[Dataset records]
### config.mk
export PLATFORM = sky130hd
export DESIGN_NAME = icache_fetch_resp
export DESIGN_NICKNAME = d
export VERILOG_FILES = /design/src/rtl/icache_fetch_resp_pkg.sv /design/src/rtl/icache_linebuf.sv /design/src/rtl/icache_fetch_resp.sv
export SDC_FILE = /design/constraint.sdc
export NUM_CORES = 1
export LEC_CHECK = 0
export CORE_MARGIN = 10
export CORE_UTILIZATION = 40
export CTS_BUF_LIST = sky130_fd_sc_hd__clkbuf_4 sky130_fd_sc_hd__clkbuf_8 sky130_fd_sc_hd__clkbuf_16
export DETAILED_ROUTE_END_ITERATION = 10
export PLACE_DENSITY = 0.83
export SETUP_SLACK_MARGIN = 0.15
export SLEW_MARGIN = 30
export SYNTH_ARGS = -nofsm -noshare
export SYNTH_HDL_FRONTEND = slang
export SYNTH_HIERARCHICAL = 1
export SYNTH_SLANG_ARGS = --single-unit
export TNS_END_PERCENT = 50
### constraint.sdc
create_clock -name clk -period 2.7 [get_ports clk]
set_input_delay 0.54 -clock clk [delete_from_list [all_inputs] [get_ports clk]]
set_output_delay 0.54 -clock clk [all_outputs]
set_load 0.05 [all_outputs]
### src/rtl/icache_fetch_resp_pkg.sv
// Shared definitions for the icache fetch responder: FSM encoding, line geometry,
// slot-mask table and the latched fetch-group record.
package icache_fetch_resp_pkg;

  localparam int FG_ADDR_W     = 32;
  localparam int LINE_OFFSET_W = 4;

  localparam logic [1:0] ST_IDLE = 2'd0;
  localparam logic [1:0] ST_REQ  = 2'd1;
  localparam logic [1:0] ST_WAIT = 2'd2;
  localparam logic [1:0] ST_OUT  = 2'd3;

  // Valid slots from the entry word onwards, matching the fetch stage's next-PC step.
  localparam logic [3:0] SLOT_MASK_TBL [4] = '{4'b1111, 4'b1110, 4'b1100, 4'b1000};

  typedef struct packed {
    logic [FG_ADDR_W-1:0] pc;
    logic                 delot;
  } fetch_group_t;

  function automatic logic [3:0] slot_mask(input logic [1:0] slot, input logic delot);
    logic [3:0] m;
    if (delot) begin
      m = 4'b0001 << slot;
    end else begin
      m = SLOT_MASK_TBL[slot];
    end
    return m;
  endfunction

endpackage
---
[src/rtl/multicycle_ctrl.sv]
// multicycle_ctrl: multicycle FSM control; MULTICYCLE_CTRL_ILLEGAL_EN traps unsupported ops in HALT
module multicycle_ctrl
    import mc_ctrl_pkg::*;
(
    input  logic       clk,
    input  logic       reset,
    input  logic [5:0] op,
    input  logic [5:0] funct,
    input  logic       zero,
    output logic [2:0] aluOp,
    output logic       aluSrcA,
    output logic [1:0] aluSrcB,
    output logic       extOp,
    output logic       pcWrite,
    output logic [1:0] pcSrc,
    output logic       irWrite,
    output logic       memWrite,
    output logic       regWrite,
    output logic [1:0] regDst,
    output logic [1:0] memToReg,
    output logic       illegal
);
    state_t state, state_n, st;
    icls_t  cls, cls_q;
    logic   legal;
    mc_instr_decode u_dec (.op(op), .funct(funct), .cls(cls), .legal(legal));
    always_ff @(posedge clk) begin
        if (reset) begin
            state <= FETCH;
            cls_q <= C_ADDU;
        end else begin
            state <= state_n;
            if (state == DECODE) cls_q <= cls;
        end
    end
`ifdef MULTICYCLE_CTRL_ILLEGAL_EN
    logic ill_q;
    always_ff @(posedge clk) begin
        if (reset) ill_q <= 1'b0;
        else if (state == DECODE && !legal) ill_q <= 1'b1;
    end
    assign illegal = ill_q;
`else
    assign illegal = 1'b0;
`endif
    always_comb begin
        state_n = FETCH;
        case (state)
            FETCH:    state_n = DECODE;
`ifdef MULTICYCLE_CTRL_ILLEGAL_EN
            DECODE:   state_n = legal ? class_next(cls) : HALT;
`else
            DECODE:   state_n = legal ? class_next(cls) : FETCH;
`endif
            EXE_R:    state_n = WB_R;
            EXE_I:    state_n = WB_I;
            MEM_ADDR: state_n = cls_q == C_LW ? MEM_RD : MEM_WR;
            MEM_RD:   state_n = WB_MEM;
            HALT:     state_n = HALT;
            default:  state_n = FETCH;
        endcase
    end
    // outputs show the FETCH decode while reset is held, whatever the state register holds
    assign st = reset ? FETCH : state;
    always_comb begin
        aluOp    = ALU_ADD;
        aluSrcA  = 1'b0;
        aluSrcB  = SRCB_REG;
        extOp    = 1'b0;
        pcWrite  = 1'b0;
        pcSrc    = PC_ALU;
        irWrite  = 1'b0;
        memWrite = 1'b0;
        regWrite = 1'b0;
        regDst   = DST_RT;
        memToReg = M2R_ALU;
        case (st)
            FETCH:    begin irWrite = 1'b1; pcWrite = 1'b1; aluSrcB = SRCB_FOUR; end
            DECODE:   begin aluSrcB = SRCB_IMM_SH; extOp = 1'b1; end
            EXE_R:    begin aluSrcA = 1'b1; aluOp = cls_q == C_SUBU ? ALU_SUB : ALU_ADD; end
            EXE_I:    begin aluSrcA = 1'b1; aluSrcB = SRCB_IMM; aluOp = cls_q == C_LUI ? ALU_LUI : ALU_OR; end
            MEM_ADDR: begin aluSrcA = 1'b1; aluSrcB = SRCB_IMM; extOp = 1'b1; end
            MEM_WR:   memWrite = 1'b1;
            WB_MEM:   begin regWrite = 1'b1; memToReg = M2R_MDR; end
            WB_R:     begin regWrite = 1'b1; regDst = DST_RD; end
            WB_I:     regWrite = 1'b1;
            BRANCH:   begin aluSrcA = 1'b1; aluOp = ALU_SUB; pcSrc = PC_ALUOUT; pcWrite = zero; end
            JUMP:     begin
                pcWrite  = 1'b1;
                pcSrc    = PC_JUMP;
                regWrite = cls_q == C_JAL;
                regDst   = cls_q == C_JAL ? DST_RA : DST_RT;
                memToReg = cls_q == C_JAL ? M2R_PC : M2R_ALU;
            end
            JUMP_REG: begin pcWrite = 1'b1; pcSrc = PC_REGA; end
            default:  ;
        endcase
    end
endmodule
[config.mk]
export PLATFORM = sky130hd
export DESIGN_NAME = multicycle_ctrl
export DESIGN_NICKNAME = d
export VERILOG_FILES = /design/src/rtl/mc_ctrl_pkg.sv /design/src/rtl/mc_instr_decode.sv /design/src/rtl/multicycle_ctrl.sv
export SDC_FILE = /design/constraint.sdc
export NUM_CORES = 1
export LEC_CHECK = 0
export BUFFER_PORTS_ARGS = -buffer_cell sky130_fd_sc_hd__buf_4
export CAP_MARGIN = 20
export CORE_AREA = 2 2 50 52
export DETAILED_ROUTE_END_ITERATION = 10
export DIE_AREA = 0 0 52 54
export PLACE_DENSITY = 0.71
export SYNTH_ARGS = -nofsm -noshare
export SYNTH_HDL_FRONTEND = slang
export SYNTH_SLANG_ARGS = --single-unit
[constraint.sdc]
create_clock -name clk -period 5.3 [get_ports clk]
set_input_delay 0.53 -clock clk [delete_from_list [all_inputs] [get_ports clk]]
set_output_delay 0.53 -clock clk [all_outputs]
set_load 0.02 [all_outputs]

Directions ->
Only the lines above from the one with "### config.mk" up to and including the one with "set_input_delay 0.54 -clock" should be repeated, exactly as written.

Written response ->
### config.mk
export PLATFORM = sky130hd
export DESIGN_NAME = icache_fetch_resp
export DESIGN_NICKNAME = d
export VERILOG_FILES = /design/src/rtl/icache_fetch_resp_pkg.sv /design/src/rtl/icache_linebuf.sv /design/src/rtl/icache_fetch_resp.sv
export SDC_FILE = /design/constraint.sdc
export NUM_CORES = 1
export LEC_CHECK = 0
export CORE_MARGIN = 10
export CORE_UTILIZATION = 40
export CTS_BUF_LIST = sky130_fd_sc_hd__clkbuf_4 sky130_fd_sc_hd__clkbuf_8 sky130_fd_sc_hd__clkbuf_16
export DETAILED_ROUTE_END_ITERATION = 10
export PLACE_DENSITY = 0.83
export SETUP_SLACK_MARGIN = 0.15
export SLEW_MARGIN = 30
export SYNTH_ARGS = -nofsm -noshare
export SYNTH_HDL_FRONTEND = slang
export SYNTH_HIERARCHICAL = 1
export SYNTH_SLANG_ARGS = --single-unit
export TNS_END_PERCENT = 50
### constraint.sdc
create_clock -name clk -period 2.7 [get_ports clk]
set_input_delay 0.54 -clock clk [delete_from_list [all_inputs] [get_ports clk]]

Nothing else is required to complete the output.